■ **Requirement**: There is one span to output from the data below: the lines starting at the line with "This design comes" and ending at the line with "export SETUP_SLACK_MARGIN = 5". Output it exactly, ends included, nothing more.

■ **Available data**:
#####
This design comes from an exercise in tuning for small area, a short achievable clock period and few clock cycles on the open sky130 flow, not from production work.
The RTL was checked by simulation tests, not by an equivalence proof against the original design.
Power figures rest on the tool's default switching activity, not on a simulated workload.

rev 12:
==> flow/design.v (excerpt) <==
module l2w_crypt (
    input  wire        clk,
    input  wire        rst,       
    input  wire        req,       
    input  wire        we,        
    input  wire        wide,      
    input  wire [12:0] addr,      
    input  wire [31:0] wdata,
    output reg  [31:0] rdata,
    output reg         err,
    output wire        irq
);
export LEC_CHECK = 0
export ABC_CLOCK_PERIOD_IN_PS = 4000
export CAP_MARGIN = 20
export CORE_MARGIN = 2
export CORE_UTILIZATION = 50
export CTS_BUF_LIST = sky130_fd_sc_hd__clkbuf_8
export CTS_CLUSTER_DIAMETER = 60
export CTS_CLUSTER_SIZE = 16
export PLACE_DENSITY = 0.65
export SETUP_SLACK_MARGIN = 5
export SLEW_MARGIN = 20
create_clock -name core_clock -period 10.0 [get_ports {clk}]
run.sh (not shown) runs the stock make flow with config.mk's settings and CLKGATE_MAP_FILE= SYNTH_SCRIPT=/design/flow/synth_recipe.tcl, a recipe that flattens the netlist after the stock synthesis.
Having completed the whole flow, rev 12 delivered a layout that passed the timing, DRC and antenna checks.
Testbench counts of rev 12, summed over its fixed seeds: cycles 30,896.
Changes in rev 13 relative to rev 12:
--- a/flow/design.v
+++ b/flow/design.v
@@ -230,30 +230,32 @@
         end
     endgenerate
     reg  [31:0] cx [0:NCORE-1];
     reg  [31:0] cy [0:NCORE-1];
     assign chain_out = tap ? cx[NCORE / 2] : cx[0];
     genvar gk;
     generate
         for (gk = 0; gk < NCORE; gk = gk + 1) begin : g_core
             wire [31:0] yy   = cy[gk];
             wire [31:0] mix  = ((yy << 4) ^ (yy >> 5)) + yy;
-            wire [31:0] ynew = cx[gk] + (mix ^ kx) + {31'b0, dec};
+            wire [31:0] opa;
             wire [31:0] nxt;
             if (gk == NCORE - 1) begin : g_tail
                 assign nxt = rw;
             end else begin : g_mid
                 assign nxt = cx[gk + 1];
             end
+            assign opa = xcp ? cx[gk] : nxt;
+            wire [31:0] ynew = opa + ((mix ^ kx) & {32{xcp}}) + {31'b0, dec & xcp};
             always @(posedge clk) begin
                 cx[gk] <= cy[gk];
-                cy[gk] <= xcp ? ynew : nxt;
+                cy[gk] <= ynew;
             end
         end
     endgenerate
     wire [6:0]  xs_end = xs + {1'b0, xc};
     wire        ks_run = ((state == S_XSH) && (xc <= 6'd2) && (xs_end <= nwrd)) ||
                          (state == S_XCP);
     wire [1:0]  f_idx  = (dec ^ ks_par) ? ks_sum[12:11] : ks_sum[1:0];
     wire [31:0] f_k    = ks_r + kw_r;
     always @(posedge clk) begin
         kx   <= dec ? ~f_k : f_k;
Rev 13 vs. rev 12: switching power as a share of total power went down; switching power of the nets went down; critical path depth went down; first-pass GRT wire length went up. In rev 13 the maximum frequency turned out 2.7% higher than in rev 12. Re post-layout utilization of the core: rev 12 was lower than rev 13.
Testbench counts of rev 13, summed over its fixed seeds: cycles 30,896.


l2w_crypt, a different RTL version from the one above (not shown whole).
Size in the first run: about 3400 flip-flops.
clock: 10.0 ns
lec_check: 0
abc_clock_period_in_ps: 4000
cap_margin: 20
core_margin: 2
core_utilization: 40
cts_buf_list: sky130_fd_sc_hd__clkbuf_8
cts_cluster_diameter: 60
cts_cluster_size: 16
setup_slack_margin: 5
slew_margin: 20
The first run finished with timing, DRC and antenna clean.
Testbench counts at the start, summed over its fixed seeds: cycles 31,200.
#####
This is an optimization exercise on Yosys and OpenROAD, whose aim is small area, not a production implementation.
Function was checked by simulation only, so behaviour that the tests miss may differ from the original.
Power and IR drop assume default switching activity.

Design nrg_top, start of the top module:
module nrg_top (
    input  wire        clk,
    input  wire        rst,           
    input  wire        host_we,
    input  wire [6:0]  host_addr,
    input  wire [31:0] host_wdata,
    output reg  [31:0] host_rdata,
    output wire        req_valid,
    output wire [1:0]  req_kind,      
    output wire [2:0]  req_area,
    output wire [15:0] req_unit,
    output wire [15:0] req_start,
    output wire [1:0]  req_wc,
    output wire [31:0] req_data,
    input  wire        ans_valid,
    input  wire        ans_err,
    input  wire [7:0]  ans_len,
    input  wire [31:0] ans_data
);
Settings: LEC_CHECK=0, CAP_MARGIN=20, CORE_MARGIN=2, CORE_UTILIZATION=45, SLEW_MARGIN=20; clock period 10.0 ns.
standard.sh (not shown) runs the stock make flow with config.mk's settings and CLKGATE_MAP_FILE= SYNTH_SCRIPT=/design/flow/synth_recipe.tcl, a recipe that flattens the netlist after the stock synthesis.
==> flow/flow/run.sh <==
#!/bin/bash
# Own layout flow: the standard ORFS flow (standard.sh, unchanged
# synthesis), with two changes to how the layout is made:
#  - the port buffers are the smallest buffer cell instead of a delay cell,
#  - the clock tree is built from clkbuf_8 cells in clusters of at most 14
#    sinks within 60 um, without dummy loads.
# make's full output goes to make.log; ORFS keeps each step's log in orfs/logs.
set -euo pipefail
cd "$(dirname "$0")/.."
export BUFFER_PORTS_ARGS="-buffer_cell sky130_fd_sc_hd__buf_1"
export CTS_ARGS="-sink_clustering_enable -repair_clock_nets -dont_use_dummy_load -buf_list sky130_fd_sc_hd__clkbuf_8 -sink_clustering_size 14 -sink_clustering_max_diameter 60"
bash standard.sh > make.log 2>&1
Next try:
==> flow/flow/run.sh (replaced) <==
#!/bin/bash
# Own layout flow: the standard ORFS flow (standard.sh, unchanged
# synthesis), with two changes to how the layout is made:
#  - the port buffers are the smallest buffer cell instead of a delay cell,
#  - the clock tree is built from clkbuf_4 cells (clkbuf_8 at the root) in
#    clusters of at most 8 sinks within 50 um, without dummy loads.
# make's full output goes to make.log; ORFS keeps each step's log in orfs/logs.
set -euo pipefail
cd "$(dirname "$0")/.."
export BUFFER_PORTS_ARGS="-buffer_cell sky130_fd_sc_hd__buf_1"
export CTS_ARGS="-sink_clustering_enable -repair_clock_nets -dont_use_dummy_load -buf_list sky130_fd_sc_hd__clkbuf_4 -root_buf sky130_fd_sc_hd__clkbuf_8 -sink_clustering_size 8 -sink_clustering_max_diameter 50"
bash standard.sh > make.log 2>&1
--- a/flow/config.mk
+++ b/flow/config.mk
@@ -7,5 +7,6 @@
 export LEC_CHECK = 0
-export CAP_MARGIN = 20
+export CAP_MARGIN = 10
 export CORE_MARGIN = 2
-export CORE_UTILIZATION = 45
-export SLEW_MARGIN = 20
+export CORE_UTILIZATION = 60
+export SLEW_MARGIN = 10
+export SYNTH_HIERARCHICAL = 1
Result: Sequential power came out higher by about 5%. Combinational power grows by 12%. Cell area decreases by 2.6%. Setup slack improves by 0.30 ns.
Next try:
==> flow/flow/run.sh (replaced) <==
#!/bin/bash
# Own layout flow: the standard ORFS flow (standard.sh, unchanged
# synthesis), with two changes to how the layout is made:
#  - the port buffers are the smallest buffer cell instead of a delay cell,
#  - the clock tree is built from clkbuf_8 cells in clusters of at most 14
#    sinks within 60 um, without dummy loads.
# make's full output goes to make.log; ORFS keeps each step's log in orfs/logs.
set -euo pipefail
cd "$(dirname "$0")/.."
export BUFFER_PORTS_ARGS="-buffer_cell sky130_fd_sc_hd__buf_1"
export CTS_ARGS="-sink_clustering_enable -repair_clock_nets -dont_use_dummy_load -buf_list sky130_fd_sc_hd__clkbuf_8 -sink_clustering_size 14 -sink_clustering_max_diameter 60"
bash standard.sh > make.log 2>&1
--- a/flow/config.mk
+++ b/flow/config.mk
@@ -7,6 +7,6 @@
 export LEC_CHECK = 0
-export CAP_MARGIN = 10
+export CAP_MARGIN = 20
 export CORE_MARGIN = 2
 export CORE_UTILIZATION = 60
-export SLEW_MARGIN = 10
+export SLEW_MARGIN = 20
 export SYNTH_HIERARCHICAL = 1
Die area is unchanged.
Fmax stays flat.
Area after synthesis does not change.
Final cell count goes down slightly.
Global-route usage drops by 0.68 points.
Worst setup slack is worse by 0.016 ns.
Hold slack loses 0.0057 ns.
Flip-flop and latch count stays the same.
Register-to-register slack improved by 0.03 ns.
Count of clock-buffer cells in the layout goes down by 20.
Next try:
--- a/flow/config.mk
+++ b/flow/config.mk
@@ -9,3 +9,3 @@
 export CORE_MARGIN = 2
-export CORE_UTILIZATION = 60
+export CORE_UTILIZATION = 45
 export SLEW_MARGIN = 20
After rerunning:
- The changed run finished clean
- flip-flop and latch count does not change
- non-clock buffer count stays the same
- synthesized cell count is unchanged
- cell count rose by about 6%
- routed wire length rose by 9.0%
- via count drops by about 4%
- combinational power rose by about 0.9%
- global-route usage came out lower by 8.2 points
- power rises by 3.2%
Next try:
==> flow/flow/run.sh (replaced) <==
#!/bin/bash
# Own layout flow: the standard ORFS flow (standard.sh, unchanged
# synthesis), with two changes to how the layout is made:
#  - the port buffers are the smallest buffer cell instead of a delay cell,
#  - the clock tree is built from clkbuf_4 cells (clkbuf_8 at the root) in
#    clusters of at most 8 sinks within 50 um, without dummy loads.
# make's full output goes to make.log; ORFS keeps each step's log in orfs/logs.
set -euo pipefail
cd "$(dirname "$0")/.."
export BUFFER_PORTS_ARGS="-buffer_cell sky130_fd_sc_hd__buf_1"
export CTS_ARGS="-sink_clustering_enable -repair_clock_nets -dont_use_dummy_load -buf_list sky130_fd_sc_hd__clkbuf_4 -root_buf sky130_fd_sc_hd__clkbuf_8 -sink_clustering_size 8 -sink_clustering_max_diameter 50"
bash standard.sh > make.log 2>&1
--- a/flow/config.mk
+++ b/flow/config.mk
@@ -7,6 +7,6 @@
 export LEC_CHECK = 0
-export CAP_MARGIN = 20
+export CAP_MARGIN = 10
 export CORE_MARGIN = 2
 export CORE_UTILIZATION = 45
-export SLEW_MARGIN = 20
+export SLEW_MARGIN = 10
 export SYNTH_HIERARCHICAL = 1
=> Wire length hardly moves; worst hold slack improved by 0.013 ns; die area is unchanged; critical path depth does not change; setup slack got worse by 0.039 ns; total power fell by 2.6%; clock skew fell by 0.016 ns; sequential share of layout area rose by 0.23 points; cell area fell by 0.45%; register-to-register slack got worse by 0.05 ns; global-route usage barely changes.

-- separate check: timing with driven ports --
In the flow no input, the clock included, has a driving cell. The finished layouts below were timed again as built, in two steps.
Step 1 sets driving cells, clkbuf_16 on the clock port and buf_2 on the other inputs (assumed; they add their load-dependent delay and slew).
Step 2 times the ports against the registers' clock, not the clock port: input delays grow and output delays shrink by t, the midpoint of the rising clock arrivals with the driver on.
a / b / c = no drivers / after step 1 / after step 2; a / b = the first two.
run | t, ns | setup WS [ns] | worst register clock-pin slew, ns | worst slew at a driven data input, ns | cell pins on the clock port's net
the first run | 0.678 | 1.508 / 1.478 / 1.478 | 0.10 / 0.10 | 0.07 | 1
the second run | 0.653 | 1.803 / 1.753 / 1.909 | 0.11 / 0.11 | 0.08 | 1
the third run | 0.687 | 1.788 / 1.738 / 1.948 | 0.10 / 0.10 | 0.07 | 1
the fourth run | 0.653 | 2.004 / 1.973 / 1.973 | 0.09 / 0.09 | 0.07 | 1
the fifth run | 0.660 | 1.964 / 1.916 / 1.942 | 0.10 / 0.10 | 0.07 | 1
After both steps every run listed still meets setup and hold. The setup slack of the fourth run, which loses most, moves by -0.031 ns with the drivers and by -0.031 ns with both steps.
#####
■ **Task solution**:
This design comes from an exercise in tuning for small area, a short achievable clock period and few clock cycles on the open sky130 flow, not from production work.
The RTL was checked by simulation tests, not by an equivalence proof against the original design.
Power figures rest on the tool's default switching activity, not on a simulated workload.

rev 12:
==> flow/design.v (excerpt) <==
module l2w_crypt (
    input  wire        clk,
    input  wire        rst,       
    input  wire        req,       
    input  wire        we,        
    input  wire        wide,      
    input  wire [12:0] addr,      
    input  wire [31:0] wdata,
    output reg  [31:0] rdata,
    output reg         err,
    output wire        irq
);
export LEC_CHECK = 0
export ABC_CLOCK_PERIOD_IN_PS = 4000
export CAP_MARGIN = 20
export CORE_MARGIN = 2
export CORE_UTILIZATION = 50
export CTS_BUF_LIST = sky130_fd_sc_hd__clkbuf_8
export CTS_CLUSTER_DIAMETER = 60
export CTS_CLUSTER_SIZE = 16
export PLACE_DENSITY = 0.65
export SETUP_SLACK_MARGIN = 5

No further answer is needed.